On the flipside, the platform has to provide all the tools that enable domain data experts to manage the full lifecycle of their data offering without requiring them to have deep data engineering expertise. That means they must be enabled to create a data domain product, to describe it, to evolve it, to observe its usage, and also at some point to destroy it again.
Creating a self-service platform that provides such a level of enablement is a huge technological and product development challenge. However, at its core it is a traditional internal software product development endeavor that can be tackled by first implementing the most common use cases and only afterwards extending the platform capabilities gradually.
A crucial feature of the platform is however, that it supports multi-tenancy and supports a logical isolation between domains on top of a shared infrastructure. This way, duplicate infrastructure efforts can be avoided without pulling the infrastructure platform team into centralized data ownership. Such a domain-agnostic platform team scales much better because its members do not need to keep up with the ever changing domain-specific intricacies and requirements of all the business domains. Instead, this detailed domain expertise should be actively cultivated and maintained in those domain data teams. Therefore, if done with the right focus, a medium-sized team can suffice to develop and to maintain a shared data infrastructure platform sustainably.
Another big advantage of a shared self-service data infrastructure platform, next to avoiding duplication of effort, is about data governance and standardization. If it is more convenient for domain data teams to provide their data using the tools of the platform than by building their own infrastructure, it’s easy to enforce certain standards through those platform tools. This way, standardization and — to a certain extent — governance is simply driven by convenience.

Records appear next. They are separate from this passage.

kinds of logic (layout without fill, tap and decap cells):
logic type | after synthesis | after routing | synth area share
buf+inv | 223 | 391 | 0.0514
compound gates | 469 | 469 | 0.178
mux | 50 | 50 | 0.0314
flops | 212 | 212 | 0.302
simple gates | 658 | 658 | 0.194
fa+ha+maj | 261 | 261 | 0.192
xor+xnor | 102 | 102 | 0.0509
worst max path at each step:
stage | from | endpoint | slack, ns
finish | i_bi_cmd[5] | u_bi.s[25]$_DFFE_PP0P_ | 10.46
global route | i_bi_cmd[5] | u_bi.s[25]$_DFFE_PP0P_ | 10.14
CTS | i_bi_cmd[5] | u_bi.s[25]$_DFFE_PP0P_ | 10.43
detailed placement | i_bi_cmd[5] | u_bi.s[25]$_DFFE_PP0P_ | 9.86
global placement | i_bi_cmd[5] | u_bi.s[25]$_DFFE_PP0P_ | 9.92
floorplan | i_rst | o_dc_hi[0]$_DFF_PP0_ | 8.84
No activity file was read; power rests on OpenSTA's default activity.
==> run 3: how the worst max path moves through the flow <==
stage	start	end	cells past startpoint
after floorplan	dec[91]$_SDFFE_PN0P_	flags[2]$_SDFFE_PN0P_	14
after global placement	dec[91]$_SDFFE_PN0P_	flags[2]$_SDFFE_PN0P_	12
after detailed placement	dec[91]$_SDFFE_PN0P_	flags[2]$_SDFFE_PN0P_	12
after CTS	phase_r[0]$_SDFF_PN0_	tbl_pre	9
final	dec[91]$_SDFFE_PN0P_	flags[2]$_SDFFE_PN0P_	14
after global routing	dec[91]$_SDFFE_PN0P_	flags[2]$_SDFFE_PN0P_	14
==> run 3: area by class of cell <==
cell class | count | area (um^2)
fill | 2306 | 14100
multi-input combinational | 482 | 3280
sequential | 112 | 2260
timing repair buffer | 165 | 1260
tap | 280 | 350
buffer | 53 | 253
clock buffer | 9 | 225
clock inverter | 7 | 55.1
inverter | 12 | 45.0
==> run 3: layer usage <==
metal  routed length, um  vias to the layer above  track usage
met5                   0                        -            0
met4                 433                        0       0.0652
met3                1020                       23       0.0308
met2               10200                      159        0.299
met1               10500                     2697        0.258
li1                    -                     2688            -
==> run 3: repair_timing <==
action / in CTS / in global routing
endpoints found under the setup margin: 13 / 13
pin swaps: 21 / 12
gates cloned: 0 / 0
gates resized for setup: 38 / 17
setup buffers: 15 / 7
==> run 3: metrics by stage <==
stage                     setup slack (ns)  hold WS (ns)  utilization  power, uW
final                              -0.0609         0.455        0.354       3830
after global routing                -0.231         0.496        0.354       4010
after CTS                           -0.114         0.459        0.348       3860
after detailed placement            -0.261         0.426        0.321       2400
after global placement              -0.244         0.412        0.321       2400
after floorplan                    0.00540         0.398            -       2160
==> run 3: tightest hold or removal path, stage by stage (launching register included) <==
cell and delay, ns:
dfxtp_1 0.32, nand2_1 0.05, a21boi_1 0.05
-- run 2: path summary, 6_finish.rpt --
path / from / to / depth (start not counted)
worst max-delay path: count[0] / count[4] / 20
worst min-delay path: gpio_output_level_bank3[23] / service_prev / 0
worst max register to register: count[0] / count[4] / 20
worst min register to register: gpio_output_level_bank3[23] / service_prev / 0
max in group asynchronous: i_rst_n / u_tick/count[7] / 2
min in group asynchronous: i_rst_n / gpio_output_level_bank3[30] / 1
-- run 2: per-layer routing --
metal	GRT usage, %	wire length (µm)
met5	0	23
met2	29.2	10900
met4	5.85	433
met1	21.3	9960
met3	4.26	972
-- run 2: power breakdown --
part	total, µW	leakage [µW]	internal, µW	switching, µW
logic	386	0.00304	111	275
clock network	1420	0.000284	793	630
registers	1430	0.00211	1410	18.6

Thus, out of the three concerns about decentralized data ownership outlined above, only the one about data quality is left. Now, responsibility about data quality cannot be taken over by a centralized team in a scalable and sustainable way anyway. No single team can build up enough domain expertise about all different business domains to ensure in-depth data quality. And this is what data quality is about: it is not about some general guarantees about the shape of the data but about the concrete contents, semantics, and evolution of the data.

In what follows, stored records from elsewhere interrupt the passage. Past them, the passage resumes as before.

$ cat config.mk
export PLATFORM = sky130hd
export DESIGN_NAME = vrc_config_regs
export DESIGN_NICKNAME = d
export VERILOG_FILES = /design/src/common/vrc_pkg.sv /design/src/logic/vrc_phase_decode.sv /design/src/logic/vrc_config_regs.sv
export SDC_FILE = /design/constraint.sdc
export NUM_CORES = 1
export LEC_CHECK = 0
export BUFFER_PORTS_ARGS = -buffer_cell sky130_fd_sc_hd__clkbuf_2
export CAP_MARGIN = 20
export CELL_PAD_IN_SITES_DETAIL_PLACEMENT = 0
export CELL_PAD_IN_SITES_GLOBAL_PLACEMENT = 1
export CORE_MARGIN = 2
export CORE_UTILIZATION = 30
export CTS_CLUSTER_SIZE = 16
export DETAILED_ROUTE_END_ITERATION = 12
export HOLD_SLACK_MARGIN = 0.08
export PLACE_DENSITY = 0.79
export SYNTH_ARGS = -nofsm -noshare
export SYNTH_HDL_FRONTEND = slang
export SYNTH_SLANG_ARGS = --single-unit
$ cat constraint.sdc
create_clock -name clk_sys -period 0.8 [get_ports clk_sys]
set_input_delay 0.24 -clock clk_sys [delete_from_list [all_inputs] [get_ports clk_sys]]
set_output_delay 0.24 -clock clk_sys [all_outputs]
set_load 0.03 [all_outputs]
$ cat src/common/vrc_pkg.sv
// Purpose: constants shared by the regulator configuration register bank
// Assumes: one-byte registers addressed by an eight-bit command code
// Notes: masks list the bits that hold real settings; all others read zero
package vrc_pkg;

  // command codes of the two configuration registers
  localparam logic [7:0] RAIL_CFG_ADDR = 8'h00_D2;
  localparam logic [7:0] PHASE_CFG_ADDR = 8'h00_D3;

  // reset values
  localparam logic [7:0] RAIL_CFG_RST = 8'h00_00;
  localparam logic [7:0] PHASE_CFG_RST = 8'h00_03;

  // writable bit masks
  localparam logic [7:0] RAIL_CFG_MASK = 8'h00_45;
  localparam logic [7:0] PHASE_CFG_MASK = 8'h00_03;

  // rail configuration field positions
  localparam int SRC_DIGITAL_BIT = 0;
  localparam int NB_RAIL_BIT = 2;
  localparam int LATCHOFF_DIS_BIT = 6;

  // phase configuration field positions
  localparam int PS_LEVEL0_BIT = 1;
  localparam int PS_LEVEL1_BIT = 0;

  // number of stages of the pin synchroniser
  localparam int SYNC_STAGES = 3;

  // phase behaviour chosen by the power-state field
  typedef enum logic [1:0] {
    PH_SINGLE_DCM,
    PH_SINGLE_CCM,
    PH_ALL
  } vrc_phase_e;

endpackage : vrc_pkg

$ cat src/logic/vrc_phase_decode.sv
// Purpose: decode the power-state field into a phase behaviour
// Assumes: field bit 1 is level-0 input, bit 0 is level-1 input
// Notes: purely combinational; the caller registers the result
`timescale 1ns/1ps
module vrc_phase_decode (
  // power-state field
  input wire logic powerStateLevel0N,
  input wire logic powerStateLevel1N,
  // decoded behaviour
  output vrc_pkg::vrc_phase_e phaseMode
);

  // level-0 high forces all phases, otherwise level-1 picks the mode
  always_comb begin
    if (powerStateLevel0N) begin
      phaseMode = vrc_pkg::PH_ALL; // RULE_04
    end else if (powerStateLevel1N) begin
      phaseMode = vrc_pkg::PH_SINGLE_CCM; // RULE_04
    end else begin
      phaseMode = vrc_pkg::PH_SINGLE_DCM; // RULE_04
    end
  end

endmodule : vrc_phase_decode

However, this challenge also isn’t solved just by decentralizing the responsibility. For this, product thinking comes into play. Domain data teams need to be incentivized to provide their data with high quality in a reliable fashion, e.g. by matching their budget to the number and happiness of their data consumers. This way, a domain data team will try to promote the value of their data and will try to cater for the needs of their data consuming customers.
In conclusion there are three approaches that need to be established in order to get to a scalable and sustainable data landscape with decentralized data ownership:
- The use of domain-driven design as the primary means to structure data and the assignment of full end-to-end ownership of a domain (or a subdomain) to one cross-functional team that gets the necessary support to fulfil that responsibility.
- The application of product thinking to data in order to provide the right capabilities and set the right incentives for data to be provided in such a way as it is needed by its consumers.
- Leveraging platform thinking by investing in the creation of a shared domain-agnostic self-service data infrastructure platform that does not take centralized data ownership but focuses on supporting and enabling the direct collaboration between data producers and data consumers.